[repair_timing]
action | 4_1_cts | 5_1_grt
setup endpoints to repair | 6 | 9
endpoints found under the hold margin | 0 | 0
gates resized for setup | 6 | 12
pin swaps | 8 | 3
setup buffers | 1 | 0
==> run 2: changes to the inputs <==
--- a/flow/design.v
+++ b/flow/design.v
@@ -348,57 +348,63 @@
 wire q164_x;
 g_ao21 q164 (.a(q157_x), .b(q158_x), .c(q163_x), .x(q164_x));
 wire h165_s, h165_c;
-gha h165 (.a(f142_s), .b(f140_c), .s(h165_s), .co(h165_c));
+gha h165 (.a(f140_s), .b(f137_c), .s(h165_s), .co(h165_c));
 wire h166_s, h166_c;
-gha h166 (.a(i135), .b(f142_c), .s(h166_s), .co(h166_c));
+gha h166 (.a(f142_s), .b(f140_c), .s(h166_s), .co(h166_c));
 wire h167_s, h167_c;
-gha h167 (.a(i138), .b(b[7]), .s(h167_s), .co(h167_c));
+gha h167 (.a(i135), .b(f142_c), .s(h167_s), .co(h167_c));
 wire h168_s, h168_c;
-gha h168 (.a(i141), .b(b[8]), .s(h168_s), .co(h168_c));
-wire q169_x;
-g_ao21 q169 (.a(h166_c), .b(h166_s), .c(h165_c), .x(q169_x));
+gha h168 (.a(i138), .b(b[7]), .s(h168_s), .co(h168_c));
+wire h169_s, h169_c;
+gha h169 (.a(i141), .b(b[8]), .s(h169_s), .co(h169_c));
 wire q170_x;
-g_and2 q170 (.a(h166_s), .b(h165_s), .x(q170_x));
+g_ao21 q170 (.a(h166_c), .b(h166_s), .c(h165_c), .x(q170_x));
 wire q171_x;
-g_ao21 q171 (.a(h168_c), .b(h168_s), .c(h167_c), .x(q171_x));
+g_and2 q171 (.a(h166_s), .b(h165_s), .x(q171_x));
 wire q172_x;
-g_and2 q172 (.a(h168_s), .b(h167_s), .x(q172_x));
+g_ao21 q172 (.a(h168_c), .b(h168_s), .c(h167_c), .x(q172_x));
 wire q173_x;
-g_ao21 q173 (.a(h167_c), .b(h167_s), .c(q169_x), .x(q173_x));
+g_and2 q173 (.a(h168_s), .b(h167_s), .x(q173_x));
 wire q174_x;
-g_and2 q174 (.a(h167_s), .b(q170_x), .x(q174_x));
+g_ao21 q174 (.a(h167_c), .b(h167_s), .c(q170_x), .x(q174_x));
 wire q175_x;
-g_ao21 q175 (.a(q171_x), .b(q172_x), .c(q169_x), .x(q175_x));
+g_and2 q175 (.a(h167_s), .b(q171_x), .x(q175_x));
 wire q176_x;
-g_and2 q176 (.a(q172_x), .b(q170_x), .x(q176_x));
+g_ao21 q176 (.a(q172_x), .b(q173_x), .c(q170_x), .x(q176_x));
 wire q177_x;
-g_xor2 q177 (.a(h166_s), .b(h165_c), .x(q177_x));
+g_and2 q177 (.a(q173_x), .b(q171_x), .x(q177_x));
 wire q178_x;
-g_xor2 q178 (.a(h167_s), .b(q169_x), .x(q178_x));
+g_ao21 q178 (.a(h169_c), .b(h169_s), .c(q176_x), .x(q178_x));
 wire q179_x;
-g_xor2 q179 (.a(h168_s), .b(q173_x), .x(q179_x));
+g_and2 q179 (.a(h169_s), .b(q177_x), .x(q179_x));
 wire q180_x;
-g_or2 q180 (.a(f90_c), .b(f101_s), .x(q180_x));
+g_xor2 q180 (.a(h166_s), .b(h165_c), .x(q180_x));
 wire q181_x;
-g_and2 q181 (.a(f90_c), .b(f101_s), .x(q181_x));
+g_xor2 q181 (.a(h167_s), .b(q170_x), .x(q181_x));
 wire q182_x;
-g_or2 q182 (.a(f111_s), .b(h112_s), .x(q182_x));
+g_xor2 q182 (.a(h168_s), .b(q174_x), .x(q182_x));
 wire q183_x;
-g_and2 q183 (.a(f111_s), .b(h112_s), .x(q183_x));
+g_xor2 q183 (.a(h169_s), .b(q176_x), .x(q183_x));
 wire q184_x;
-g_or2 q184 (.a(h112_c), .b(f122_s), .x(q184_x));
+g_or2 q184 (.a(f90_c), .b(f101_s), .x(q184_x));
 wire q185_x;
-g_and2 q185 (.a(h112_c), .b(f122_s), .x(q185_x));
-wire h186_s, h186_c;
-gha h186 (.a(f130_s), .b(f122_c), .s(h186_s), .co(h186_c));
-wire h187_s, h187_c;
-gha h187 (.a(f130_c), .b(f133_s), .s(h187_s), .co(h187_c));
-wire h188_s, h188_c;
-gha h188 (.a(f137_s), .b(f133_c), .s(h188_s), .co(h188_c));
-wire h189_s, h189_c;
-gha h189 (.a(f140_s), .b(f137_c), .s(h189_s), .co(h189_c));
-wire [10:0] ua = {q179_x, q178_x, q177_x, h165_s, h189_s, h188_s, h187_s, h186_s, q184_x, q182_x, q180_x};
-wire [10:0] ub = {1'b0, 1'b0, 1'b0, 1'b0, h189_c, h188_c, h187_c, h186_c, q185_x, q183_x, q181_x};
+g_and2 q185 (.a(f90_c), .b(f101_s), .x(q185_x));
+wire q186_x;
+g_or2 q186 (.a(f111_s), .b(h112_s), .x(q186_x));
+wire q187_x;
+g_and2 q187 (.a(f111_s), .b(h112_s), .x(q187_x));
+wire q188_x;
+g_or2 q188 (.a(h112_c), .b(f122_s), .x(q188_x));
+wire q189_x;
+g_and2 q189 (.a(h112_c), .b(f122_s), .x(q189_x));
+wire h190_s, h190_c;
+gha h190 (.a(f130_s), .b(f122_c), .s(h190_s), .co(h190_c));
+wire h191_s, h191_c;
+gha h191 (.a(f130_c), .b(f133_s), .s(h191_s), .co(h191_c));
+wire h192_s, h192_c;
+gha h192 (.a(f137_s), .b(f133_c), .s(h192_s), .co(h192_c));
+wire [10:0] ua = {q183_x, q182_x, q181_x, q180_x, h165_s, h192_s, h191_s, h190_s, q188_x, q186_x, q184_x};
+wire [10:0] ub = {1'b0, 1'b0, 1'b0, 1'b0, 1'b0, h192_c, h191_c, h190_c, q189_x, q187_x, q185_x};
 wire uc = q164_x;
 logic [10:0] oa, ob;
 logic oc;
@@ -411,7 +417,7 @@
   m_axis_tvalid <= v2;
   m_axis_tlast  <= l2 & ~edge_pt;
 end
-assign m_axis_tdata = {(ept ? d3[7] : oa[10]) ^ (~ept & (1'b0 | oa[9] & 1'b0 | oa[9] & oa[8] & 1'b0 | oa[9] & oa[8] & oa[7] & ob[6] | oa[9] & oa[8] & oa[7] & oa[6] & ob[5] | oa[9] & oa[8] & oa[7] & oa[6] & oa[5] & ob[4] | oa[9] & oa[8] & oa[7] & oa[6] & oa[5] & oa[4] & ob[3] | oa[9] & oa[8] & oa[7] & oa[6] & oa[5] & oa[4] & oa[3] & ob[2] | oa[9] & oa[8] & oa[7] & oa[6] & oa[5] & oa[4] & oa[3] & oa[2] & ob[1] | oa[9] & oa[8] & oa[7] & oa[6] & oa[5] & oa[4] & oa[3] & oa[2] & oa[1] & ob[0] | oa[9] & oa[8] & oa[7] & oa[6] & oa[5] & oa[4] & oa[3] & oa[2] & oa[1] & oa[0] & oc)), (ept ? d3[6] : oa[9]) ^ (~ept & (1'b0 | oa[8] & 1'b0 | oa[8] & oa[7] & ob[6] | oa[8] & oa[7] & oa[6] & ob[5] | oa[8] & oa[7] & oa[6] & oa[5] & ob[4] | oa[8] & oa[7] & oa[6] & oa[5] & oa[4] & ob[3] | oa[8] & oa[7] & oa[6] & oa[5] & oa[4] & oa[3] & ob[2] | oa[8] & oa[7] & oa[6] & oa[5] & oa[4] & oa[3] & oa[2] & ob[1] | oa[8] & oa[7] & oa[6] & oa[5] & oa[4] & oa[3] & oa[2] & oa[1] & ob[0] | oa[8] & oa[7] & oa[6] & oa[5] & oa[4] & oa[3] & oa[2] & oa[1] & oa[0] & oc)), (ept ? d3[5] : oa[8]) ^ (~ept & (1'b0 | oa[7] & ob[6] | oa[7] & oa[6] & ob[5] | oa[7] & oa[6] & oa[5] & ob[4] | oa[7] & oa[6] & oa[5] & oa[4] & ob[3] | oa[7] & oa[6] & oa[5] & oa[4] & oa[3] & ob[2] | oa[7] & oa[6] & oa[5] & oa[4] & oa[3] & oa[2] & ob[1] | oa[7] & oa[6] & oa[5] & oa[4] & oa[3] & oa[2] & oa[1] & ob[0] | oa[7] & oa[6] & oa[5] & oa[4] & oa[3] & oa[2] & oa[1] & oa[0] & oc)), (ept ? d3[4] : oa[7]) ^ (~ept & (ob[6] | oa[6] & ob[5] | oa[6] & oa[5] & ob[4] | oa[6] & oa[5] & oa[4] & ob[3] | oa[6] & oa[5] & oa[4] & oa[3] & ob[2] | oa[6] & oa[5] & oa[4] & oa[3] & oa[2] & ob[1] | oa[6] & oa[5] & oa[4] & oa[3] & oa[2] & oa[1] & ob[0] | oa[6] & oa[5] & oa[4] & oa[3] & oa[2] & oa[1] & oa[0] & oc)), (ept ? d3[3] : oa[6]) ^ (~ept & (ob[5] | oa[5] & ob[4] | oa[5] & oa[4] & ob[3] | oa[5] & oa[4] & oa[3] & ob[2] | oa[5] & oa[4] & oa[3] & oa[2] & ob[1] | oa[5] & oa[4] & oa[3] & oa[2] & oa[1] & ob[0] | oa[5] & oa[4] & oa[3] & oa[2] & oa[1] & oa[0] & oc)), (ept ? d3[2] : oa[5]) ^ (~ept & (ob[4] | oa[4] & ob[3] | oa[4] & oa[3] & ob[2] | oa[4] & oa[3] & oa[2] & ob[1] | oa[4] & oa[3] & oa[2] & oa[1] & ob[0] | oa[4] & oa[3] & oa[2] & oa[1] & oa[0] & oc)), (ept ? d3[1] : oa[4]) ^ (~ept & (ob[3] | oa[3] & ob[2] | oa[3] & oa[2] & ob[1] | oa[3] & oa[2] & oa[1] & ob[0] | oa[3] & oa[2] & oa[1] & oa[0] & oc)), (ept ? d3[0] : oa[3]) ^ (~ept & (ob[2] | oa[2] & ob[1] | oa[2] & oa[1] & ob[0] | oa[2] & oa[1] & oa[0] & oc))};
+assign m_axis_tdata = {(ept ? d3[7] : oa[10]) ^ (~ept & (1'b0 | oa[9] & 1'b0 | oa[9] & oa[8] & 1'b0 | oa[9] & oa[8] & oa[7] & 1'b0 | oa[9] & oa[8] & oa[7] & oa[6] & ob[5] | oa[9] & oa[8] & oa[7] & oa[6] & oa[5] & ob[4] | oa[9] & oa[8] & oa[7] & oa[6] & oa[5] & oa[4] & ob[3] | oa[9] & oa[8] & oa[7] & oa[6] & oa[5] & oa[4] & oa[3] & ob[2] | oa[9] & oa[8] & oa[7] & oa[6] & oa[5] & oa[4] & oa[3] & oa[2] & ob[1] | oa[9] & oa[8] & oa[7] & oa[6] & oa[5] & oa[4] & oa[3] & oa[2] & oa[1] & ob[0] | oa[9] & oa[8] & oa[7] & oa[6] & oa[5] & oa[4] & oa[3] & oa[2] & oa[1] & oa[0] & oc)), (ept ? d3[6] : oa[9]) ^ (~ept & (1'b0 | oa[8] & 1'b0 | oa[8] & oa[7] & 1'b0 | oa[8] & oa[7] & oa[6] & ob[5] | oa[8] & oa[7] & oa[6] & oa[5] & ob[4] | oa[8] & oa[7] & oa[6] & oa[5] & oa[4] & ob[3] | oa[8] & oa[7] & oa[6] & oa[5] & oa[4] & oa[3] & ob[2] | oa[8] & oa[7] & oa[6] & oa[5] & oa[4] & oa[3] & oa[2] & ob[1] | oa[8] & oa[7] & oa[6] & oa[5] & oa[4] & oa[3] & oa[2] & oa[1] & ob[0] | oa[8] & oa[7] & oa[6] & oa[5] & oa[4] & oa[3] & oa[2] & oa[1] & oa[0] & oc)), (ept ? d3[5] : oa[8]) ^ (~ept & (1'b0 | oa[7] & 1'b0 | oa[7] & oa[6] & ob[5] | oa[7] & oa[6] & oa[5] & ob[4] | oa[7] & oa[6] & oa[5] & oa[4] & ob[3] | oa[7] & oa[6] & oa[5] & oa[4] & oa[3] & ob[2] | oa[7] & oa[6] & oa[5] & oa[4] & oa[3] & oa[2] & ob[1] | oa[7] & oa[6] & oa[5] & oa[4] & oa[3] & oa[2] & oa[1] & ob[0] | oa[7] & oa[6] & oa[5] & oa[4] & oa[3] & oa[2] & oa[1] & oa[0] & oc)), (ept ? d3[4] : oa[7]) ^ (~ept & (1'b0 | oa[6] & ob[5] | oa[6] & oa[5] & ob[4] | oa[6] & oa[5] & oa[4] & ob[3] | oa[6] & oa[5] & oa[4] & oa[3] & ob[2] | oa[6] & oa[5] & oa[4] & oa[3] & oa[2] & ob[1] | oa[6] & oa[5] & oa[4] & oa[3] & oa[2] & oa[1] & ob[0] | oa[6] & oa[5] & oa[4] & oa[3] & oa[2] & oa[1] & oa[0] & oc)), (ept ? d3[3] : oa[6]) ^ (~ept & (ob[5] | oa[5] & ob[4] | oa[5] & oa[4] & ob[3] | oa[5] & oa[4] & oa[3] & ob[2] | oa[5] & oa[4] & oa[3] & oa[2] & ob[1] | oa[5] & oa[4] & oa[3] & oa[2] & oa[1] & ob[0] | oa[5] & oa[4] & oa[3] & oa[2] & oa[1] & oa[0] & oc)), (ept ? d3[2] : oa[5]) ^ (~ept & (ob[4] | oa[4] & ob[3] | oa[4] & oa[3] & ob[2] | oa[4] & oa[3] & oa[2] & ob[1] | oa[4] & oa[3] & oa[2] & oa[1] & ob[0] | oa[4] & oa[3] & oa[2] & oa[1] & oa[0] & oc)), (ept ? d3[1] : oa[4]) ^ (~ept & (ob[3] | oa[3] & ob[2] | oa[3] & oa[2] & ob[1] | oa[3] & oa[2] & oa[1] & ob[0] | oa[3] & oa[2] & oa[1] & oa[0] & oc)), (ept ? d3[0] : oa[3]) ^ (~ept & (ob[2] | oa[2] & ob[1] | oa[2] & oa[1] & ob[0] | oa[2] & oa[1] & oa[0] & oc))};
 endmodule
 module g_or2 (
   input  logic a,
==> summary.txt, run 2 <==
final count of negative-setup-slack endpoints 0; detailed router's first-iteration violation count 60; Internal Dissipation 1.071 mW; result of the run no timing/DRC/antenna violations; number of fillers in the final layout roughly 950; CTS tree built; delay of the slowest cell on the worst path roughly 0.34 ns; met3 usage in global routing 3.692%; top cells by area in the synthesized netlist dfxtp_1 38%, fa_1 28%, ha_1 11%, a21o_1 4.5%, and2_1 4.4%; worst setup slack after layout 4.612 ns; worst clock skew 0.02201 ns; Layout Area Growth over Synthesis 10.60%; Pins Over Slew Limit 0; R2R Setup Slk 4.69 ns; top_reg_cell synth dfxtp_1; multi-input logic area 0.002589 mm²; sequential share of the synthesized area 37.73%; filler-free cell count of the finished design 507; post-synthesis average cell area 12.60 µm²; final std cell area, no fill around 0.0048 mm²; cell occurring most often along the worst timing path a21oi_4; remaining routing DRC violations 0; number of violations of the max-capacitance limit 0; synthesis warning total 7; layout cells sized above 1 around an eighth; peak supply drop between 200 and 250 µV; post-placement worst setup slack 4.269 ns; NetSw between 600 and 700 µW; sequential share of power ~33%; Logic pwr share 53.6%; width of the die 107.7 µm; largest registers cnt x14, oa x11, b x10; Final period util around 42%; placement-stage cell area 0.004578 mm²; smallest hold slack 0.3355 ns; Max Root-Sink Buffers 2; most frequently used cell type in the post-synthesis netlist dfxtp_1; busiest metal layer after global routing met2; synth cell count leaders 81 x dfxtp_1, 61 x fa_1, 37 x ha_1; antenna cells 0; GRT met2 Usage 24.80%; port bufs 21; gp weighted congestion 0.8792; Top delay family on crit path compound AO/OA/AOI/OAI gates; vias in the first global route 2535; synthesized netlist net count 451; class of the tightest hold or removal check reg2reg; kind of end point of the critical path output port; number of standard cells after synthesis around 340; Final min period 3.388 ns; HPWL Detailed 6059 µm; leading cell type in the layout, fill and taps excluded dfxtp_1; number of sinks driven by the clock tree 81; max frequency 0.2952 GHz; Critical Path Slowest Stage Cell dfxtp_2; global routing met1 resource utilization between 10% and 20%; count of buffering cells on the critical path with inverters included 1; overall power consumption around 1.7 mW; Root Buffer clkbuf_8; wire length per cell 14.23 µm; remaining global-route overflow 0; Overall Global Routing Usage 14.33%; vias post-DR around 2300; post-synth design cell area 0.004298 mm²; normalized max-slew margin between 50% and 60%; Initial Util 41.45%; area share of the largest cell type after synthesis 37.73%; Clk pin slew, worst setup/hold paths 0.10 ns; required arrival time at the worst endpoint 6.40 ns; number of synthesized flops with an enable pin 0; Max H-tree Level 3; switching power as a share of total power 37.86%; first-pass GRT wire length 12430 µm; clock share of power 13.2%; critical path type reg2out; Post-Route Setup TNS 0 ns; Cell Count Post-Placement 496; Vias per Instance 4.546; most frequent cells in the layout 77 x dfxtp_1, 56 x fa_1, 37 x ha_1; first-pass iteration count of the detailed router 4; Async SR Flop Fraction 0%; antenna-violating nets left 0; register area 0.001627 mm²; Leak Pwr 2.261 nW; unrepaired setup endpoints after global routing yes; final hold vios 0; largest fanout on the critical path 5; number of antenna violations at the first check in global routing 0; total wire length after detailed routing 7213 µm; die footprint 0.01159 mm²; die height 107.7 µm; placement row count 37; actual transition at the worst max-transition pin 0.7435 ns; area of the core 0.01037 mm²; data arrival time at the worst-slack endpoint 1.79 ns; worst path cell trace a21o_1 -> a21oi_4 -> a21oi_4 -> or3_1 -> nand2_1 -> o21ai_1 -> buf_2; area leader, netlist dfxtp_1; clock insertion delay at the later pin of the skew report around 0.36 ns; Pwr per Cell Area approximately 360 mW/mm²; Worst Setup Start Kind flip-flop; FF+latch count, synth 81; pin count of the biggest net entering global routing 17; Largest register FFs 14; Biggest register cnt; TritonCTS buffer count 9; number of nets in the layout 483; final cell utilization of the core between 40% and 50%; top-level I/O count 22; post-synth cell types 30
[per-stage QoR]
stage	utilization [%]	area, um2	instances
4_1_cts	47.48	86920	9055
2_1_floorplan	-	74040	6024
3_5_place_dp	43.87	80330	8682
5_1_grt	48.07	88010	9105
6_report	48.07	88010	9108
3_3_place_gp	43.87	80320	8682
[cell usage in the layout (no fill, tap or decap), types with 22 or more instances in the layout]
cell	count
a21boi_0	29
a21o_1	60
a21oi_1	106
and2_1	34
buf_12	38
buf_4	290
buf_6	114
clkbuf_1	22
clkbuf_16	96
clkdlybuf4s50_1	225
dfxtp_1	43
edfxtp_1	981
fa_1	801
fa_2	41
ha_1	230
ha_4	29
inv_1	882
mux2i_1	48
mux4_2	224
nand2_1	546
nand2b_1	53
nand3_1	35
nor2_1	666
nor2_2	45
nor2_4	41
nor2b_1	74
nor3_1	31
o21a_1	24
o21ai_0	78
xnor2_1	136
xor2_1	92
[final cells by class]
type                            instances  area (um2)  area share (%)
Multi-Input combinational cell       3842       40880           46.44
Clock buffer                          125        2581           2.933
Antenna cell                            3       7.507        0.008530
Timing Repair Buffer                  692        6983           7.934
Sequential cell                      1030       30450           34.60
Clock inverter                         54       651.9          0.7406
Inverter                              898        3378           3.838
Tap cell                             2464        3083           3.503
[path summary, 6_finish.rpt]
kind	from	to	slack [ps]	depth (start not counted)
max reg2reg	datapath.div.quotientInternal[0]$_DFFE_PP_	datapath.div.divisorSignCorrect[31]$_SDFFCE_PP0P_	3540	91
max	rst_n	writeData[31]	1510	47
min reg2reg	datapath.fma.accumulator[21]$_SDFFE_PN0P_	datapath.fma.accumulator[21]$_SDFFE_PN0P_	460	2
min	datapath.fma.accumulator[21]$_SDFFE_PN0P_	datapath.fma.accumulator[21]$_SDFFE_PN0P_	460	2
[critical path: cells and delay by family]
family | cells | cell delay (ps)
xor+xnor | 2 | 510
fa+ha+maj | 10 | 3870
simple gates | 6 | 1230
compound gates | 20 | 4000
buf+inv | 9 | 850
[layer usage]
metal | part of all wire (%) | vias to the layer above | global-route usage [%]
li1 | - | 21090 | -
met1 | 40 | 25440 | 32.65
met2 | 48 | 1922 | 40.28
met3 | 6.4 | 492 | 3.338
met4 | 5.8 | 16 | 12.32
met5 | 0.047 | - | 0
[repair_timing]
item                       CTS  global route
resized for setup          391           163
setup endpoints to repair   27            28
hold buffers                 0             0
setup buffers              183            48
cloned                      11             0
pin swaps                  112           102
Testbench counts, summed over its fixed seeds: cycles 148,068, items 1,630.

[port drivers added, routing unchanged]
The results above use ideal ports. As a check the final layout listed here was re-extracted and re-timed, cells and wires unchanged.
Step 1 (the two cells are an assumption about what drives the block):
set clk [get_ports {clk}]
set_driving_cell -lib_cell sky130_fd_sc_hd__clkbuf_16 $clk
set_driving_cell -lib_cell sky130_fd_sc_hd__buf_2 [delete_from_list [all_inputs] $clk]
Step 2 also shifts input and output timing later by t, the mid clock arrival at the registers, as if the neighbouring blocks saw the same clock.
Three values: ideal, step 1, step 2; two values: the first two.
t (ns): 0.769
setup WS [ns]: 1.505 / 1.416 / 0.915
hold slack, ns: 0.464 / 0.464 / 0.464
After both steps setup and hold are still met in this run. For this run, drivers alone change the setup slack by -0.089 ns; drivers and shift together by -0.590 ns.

|---|

=== DIRECTIONS FOR THIS TASK ===
The exact lines of the material above starting at the one that contains "Step 1 (the" and ending at the one that contains "set_driving_cell -lib_cell sky130_fd_sc_hd__buf_2" are what to retype; leave out everything else.

=== RESULT FOR THIS EXERCISE ===
Step 1 (the two cells are an assumption about what drives the block):
set clk [get_ports {clk}]
set_driving_cell -lib_cell sky130_fd_sc_hd__clkbuf_16 $clk
set_driving_cell -lib_cell sky130_fd_sc_hd__buf_2 [delete_from_list [all_inputs] $clk]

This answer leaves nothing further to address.